The RSPCA Reform Group was founded in 1970 by members of the British RSPCA. Their aim was to change the direction of the RSPCA from an organisation that dealt mostly with companion animals into one that would oppose what the reformers saw as the key issues: factory farming, animal research, hunting, and bloodsports. They sought to secure the election of reformers – including Ryder and Andrew Linzey, the Oxford theologian – to the RSPCA's ruling council. As a result, Ryder was elected to the council in 1971, became its vice-chairman in 1976, then chairman from 1977 to 1979.

===Painism===
Ryder coined the term painism in 1990 to describe his position that all beings who feel pain deserve rights.

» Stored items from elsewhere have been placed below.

`config.mk`:
```
export PLATFORM = sky130hd
export DESIGN_NAME = blowfish_decrypt_core
export DESIGN_NICKNAME = d
export VERILOG_FILES = /design/src/rtl/blowfish_decrypt_core.sv
export SDC_FILE = /design/constraint.sdc
export NUM_CORES = 2
export LEC_CHECK = 0
export ABC_AREA = 0
export CAP_MARGIN = 15
export CORE_ASPECT_RATIO = 0.5
export CORE_MARGIN = 8
export CORE_UTILIZATION = 44
export DETAILED_ROUTE_END_ITERATION = 12
export SETUP_SLACK_MARGIN = 0.3
export SLEW_MARGIN = 10
export SYNTH_ARGS = -nofsm -noshare
export SYNTH_HDL_FRONTEND = slang
export SYNTH_SLANG_ARGS = --single-unit
```
`constraint.sdc`:
```
create_clock -name clk -period 4.75 [get_ports clk]
set_input_delay 0.475 -clock clk [delete_from_list [all_inputs] [get_ports clk]]
set_output_delay 0.475 -clock clk [all_outputs]
set_load 0.02 [all_outputs]
```
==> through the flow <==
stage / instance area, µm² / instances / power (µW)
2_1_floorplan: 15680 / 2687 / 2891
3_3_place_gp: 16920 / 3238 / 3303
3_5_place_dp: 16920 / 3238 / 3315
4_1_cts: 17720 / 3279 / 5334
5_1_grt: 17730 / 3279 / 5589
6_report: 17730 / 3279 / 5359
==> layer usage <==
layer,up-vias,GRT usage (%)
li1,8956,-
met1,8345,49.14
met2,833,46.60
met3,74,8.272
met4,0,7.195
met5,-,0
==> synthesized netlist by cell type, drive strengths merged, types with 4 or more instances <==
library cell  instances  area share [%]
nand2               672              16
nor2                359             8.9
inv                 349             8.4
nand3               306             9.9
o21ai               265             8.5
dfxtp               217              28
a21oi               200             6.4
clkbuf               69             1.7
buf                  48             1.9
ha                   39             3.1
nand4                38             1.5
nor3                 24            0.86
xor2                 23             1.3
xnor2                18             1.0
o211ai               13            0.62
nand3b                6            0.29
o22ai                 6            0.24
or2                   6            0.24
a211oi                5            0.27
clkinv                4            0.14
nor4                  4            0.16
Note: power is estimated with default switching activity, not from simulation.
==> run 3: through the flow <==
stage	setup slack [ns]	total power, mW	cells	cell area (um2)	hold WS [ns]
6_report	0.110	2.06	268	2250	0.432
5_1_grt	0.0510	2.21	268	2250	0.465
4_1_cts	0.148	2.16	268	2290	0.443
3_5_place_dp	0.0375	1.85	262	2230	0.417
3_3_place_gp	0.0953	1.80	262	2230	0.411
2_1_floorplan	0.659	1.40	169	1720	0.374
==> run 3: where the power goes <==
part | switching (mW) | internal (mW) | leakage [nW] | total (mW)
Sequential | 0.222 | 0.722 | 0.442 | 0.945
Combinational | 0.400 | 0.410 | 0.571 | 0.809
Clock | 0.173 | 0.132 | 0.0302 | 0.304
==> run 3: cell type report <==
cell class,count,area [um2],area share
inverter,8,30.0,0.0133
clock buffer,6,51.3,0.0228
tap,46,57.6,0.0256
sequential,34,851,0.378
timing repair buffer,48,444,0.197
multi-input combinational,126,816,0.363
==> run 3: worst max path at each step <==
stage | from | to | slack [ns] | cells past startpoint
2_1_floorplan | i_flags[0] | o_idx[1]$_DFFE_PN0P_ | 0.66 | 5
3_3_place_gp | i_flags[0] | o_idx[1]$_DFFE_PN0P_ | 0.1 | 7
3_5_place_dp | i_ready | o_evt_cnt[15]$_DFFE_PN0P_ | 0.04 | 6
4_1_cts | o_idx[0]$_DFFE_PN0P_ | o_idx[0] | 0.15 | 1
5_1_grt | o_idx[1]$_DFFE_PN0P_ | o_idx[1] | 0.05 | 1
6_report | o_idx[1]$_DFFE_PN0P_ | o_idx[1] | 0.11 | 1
[config.mk]
export PLATFORM = sky130hd
export DESIGN_NAME = event_unit_irq_sched
export DESIGN_NICKNAME = d
export VERILOG_FILES = /design/src/rtl/event_unit_pkg.sv /design/src/rtl/event_unit_prio_enc.sv /design/src/rtl/event_unit_irq_sched.sv
export SDC_FILE = /design/constraint.sdc
export NUM_CORES = 1
export LEC_CHECK = 0
export BUFFER_PORTS_ARGS = -buffer_cell sky130_fd_sc_hd__buf_4
export CAP_MARGIN = 20
export CORE_MARGIN = 5
export CORE_UTILIZATION = 50
export DETAILED_ROUTE_END_ITERATION = 6
export HOLD_SLACK_MARGIN = 0.12
export PLACE_DENSITY_LB_ADDON = 0.08
export SLEW_MARGIN = 20
export SYNTH_ARGS = -nofsm -noshare
export SYNTH_HDL_FRONTEND = slang
export SYNTH_SLANG_ARGS = --single-unit
[constraint.sdc]
create_clock -name HCLK -period 6.3 [get_ports HCLK]
set_clock_uncertainty 0.05 [all_clocks]
set_input_delay 1.26 -clock HCLK [delete_from_list [all_inputs] [get_ports HCLK]]
set_output_delay 1.26 -clock HCLK [all_outputs]
set_load 0.1 [all_outputs]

He argues that painism can be seen as a third way between Peter Singer's utilitarian position and Tom Regan's deontological rights view. It combines the utilitarian view that moral status comes from the ability to feel pain with the rights-view prohibition on using others as a means to an end. He has criticised Regan's criterion for inherent worth, arguing that all beings who feel pain have inherent value. He has also criticised the utilitarian idea that exploitation of others can be justified if there is an overall gain in pleasure. He wrote in The Guardian in 2005: "One of the problems with the utilitarian view is that, for example, the sufferings of a gang-rape victim can be justified if the rape gives a greater sum total of pleasure to the rapists." Ryder argues that this is a problem because "consciousness ... is bounded by the boundaries of the individual. My pain and the pain of others are thus in separate categories; you cannot add or subtract them from each other. ... In any situation we should ... concern ourselves primarily with the pain of the individual who is the maximum sufferer."

Ryder was featured in the 2012 speciesism movie, The Superior Human?, in which he describes his coining of the word speciesism and the principle of painism.

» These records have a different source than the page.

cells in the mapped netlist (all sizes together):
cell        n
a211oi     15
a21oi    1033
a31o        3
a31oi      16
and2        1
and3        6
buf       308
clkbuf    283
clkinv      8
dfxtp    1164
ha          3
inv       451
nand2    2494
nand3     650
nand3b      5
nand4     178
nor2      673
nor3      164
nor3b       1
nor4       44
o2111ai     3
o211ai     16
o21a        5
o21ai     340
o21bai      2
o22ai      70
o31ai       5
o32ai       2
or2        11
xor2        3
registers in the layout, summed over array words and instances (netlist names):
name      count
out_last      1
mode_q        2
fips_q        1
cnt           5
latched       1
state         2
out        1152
===== src/rtl/mips_hazard_ctrl.sv =====
// Pipeline sequencing controller for the 5-stage MIPS datapath.
// Drives PC enable/redirect select and the per-stage register enables and
// flushes from warm-up, load-use, branch/jump and data-memory wait sources.
// Also keeps a saturating count of PC-stall cycles and a sticky
// memory-timeout error flag.
// Ports:
//   clk_87  clock, rising edge
//   rst_87  asynchronous active-low reset
//   hz      hazard-control bundle (controller side, see mips_hazard_ctrl_if)
//
// state    | meaning
// WARM     | post-reset warm-up: pipeline flushed, PC held
// RUN      | normal issue, hazards resolved combinationally
// MEM_WAIT | data memory busy: whole pipeline frozen until ack
module mips_hazard_ctrl #(
    parameter int WARMUP      = 3,
    parameter int MEM_TIMEOUT = 64,
    parameter int CNT_W       = 16
) (
    input  logic                  clk_87,
    input  logic                  rst_87,
    mips_hazard_ctrl_if.master    hz
);
    localparam int WARM_W = (WARMUP > 1) ? $clog2(WARMUP + 1) : 1;
    localparam int WAIT_W = $clog2(MEM_TIMEOUT + 1);

    typedef enum logic [1:0] {
        WARM     = 2'd0,
        RUN      = 2'd1,
        MEM_WAIT = 2'd2
    } state_t;

    state_t             state, state_nxt;
    logic [WARM_W-1:0]  warm_cnt;
    logic [WAIT_W-1:0]  wait_cnt, wait_nxt;
    logic [CNT_W-1:0]   stall_cnt;
    logic               err, err_nxt;
    logic               load_use;

    // Register 0 is hardwired, so a load targeting it never creates a hazard.
    assign load_use = hz.ex_mem_read_87 && (hz.ex_rt_87 != 5'd0) &&
                      ((hz.ex_rt_87 == hz.id_rs_87) ||
                       (hz.id_uses_rt_87 && (hz.ex_rt_87 == hz.id_rt_87)));

    always_ff @(posedge clk_87 or negedge rst_87) begin
        if (!rst_87) begin
            state     <= WARM;
            warm_cnt  <= '0;
            wait_cnt  <= '0;
            stall_cnt <= '0;
            err       <= 1'b0;
        end else begin
            state    <= state_nxt;
            wait_cnt <= wait_nxt;
            err      <= err_nxt;
            if (state == WARM)
                warm_cnt <= warm_cnt + WARM_W'(1);
            if (!hz.pc_en_87 && (stall_cnt != {CNT_W{1'b1}}))
                stall_cnt <= stall_cnt + CNT_W'(1);
        end
    end

    always_comb begin
        state_nxt         = state;
        wait_nxt          = wait_cnt;
        hz.pc_en_87       = 1'b0;
        hz.pc_sel_87      = 1'b0;
        hz.if_id_en_87    = 1'b0;
        hz.if_id_flush_87 = 1'b0;
        hz.id_ex_en_87    = 1'b0;
        hz.id_ex_flush_87 = 1'b0;
        hz.ex_mem_en_87   = 1'b0;
        hz.mem_wb_en_87   = 1'b0;
        case (state)
            WARM: begin
                hz.if_id_flush_87 = 1'b1;
                hz.id_ex_flush_87 = 1'b1;
                if (warm_cnt == WARM_W'(WARMUP - 1))
                    state_nxt = RUN;
            end
            RUN: begin
                if (hz.mem_req_87 && !hz.mem_ack_87) begin
                    state_nxt = MEM_WAIT;
                    wait_nxt  = WAIT_W'(1);
                end else if (hz.ex_branch_taken_87) begin
                    // Squashes IF and ID, which also cancels any load-use stall.
                    hz.pc_en_87       = 1'b1;
                    hz.pc_sel_87      = 1'b1;
                    hz.if_id_en_87    = 1'b1;
                    hz.if_id_flush_87 = 1'b1;
                    hz.id_ex_en_87    = 1'b1;
                    hz.id_ex_flush_87 = 1'b1;
                    hz.ex_mem_en_87   = 1'b1;
                    hz.mem_wb_en_87   = 1'b1;
                end else if (load_use) begin
                    // Hold PC and IF/ID, insert a bubble into EX; a jump waits
                    // one cycle and is taken once the load has moved to MEM.
                    hz.id_ex_en_87    = 1'b1;
                    hz.id_ex_flush_87 = 1'b1;
                    hz.ex_mem_en_87   = 1'b1;
                    hz.mem_wb_en_87   = 1'b1;
                end else if (hz.id_jump_87) begin
                    hz.pc_en_87       = 1'b1;
                    hz.pc_sel_87      = 1'b1;
                    hz.if_id_en_87    = 1'b1;
                    hz.if_id_flush_87 = 1'b1;
                    hz.id_ex_en_87    = 1'b1;
                    hz.ex_mem_en_87   = 1'b1;
                    hz.mem_wb_en_87   = 1'b1;
                end else begin
                    hz.pc_en_87       = 1'b1;
                    hz.if_id_en_87    = 1'b1;
                    hz.id_ex_en_87    = 1'b1;
                    hz.ex_mem_en_87   = 1'b1;
                    hz.mem_wb_en_87   = 1'b1;
                end
            end
            MEM_WAIT: begin
                if (hz.mem_ack_87) begin
                    hz.pc_en_87     = 1'b1;
                    hz.if_id_en_87  = 1'b1;
                    hz.id_ex_en_87  = 1'b1;
                    hz.ex_mem_en_87 = 1'b1;
                    hz.mem_wb_en_87 = 1'b1;
                    state_nxt       = RUN;
                    wait_nxt        = '0;
                end else if (wait_cnt != WAIT_W'(MEM_TIMEOUT)) begin
                    wait_nxt = wait_cnt + WAIT_W'(1);
                end
            end
            default: state_nxt = WARM;
        endcase
        err_nxt = err || ((state_nxt == MEM_WAIT) && (wait_nxt == WAIT_W'(MEM_TIMEOUT)));
    end

    assign hz.state_87     = state;
    assign hz.stall_cnt_87 = stall_cnt;
    assign hz.err_87       = err;
endmodule


===== src/flat_wrapper.sv =====
// flat-port wrapper written by rule: the top's interface ports become plain ports
module mips_hazard_ctrl_flat 
#(
    parameter int WARMUP      = 3,
    parameter int MEM_TIMEOUT = 64,
    parameter int CNT_W       = 16
)
  (clk_87, rst_87, hz_id_rs_87, hz_id_rt_87, hz_id_uses_rt_87, hz_id_jump_87, hz_ex_mem_read_87, hz_ex_rt_87, hz_ex_branch_taken_87, hz_mem_req_87, hz_mem_ack_87, hz_pc_en_87, hz_pc_sel_87, hz_if_id_en_87, hz_if_id_flush_87, hz_id_ex_en_87, hz_id_ex_flush_87, hz_ex_mem_en_87, hz_mem_wb_en_87, hz_state_87, hz_stall_cnt_87, hz_err_87);
  mips_hazard_ctrl_if #(.CNT_W(CNT_W)) hz_i ();
  input  logic clk_87;
  input  logic rst_87;
  input wire logic [$bits(hz_i.id_rs_87)-1:0] hz_id_rs_87;
  input wire logic [$bits(hz_i.id_rt_87)-1:0] hz_id_rt_87;
  input wire logic [$bits(hz_i.id_uses_rt_87)-1:0] hz_id_uses_rt_87;
  input wire logic [$bits(hz_i.id_jump_87)-1:0] hz_id_jump_87;
  input wire logic [$bits(hz_i.ex_mem_read_87)-1:0] hz_ex_mem_read_87;
  input wire logic [$bits(hz_i.ex_rt_87)-1:0] hz_ex_rt_87;
  input wire logic [$bits(hz_i.ex_branch_taken_87)-1:0] hz_ex_branch_taken_87;
  input wire logic [$bits(hz_i.mem_req_87)-1:0] hz_mem_req_87;
  input wire logic [$bits(hz_i.mem_ack_87)-1:0] hz_mem_ack_87;
  output wire logic [$bits(hz_i.pc_en_87)-1:0] hz_pc_en_87;
  output wire logic [$bits(hz_i.pc_sel_87)-1:0] hz_pc_sel_87;
  output wire logic [$bits(hz_i.if_id_en_87)-1:0] hz_if_id_en_87;
  output wire logic [$bits(hz_i.if_id_flush_87)-1:0] hz_if_id_flush_87;
  output wire logic [$bits(hz_i.id_ex_en_87)-1:0] hz_id_ex_en_87;
  output wire logic [$bits(hz_i.id_ex_flush_87)-1:0] hz_id_ex_flush_87;
  output wire logic [$bits(hz_i.ex_mem_en_87)-1:0] hz_ex_mem_en_87;
  output wire logic [$bits(hz_i.mem_wb_en_87)-1:0] hz_mem_wb_en_87;
  output wire logic [$bits(hz_i.state_87)-1:0] hz_state_87;
  output wire logic [$bits(hz_i.stall_cnt_87)-1:0] hz_stall_cnt_87;
  output wire logic [$bits(hz_i.err_87)-1:0] hz_err_87;
  assign hz_i.id_rs_87 = hz_id_rs_87;
  assign hz_i.id_rt_87 = hz_id_rt_87;
  assign hz_i.id_uses_rt_87 = hz_id_uses_rt_87;
  assign hz_i.id_jump_87 = hz_id_jump_87;
  assign hz_i.ex_mem_read_87 = hz_ex_mem_read_87;
  assign hz_i.ex_rt_87 = hz_ex_rt_87;
  assign hz_i.ex_branch_taken_87 = hz_ex_branch_taken_87;
  assign hz_i.mem_req_87 = hz_mem_req_87;
  assign hz_i.mem_ack_87 = hz_mem_ack_87;
  assign hz_pc_en_87 = hz_i.pc_en_87;
  assign hz_pc_sel_87 = hz_i.pc_sel_87;
  assign hz_if_id_en_87 = hz_i.if_id_en_87;
  assign hz_if_id_flush_87 = hz_i.if_id_flush_87;
  assign hz_id_ex_en_87 = hz_i.id_ex_en_87;
  assign hz_id_ex_flush_87 = hz_i.id_ex_flush_87;
  assign hz_ex_mem_en_87 = hz_i.ex_mem_en_87;
  assign hz_mem_wb_en_87 = hz_i.mem_wb_en_87;
  assign hz_state_87 = hz_i.state_87;
  assign hz_stall_cnt_87 = hz_i.stall_cnt_87;
  assign hz_err_87 = hz_i.err_87;
  mips_hazard_ctrl #(.WARMUP(WARMUP), .MEM_TIMEOUT(MEM_TIMEOUT), .CNT_W(CNT_W)) u_core (.clk_87(clk_87), .rst_87(rst_87), .hz(hz_i));
endmodule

===Oxford animal laboratory===
Ryder is a supporter of VERO (Voice for Ethical Research at Oxford), a group of Oxford members and graduates formed in 2006 to protest the construction by the university of a new animal laboratory, the Biomedical Sciences Building, completed in 2008.

== Selected publications ==
- (1970). Speciesism, privately printed leaflet, Oxford.
- (1971). "Experiments on Animals," in Stanley and Roslind Godlovitch and John Harris. Animals, Men and Morals. Grove Press, Inc.
- (1974). Speciesism: The Ethics of Vivisection. Scottish Society for the Prevention of Vivisection.
- (1975). Victims of Science: The Use of Animals in Research. Davis-Poynter Ltd.
- with W. Lane-Petter et al (September 1976). "The Ethics of Animal Experimentation", Journal of Medical Ethics. Vol. 2, No. 3, pp. 118–126.
- with David Paterson (eds.) (1979). Animals' Rights – A Symposium. Centaur Press Ltd.
- (1989). Animal Revolution: Changing Attitudes Towards Speciesism. McFarland & Co Inc.
- (1991). "Animal Experimentation: Sentientism," The Psychologist, vol 4, 1991.
- (ed.) (1992). Animal Welfare and the Environment. Gerald Duckworth & Co Ltd, in association with the RSPCA
- (1992). "Painism: Ethics, Animal Rights and Environmentalism," UWCC Centre for Applied Ethics.
- (ed.) (1992). The Duty of Mercy by Humphrey Primatt (first published 1776). Open Gate Press.
- (1998). The Political Animal: The Conquest of Speciesism. McFarland & Co Inc.
- (2001). Painism: A Modern Morality. Open Gate Press.
- (2005). The Calcrafts of Rempstone Hall: The Intriguing History of a Dorset Dynasty. Halsgrove.
- (2006). Putting Morality Back into Politics. Imprint Academic.
- (2009). Nelson, Hitler and Diana: Studies in Trauma and Celebrity. Imprint Academic.
- (2009). "Painism versus Utilitarianism", Think, vol 8, pp 85–89.
- (2011). Speciesism, Painism and Happiness. Imprint Academic.
- (2015). Inside Their Heads: Psychological Profiles of Famous People. Ryelands Publishing.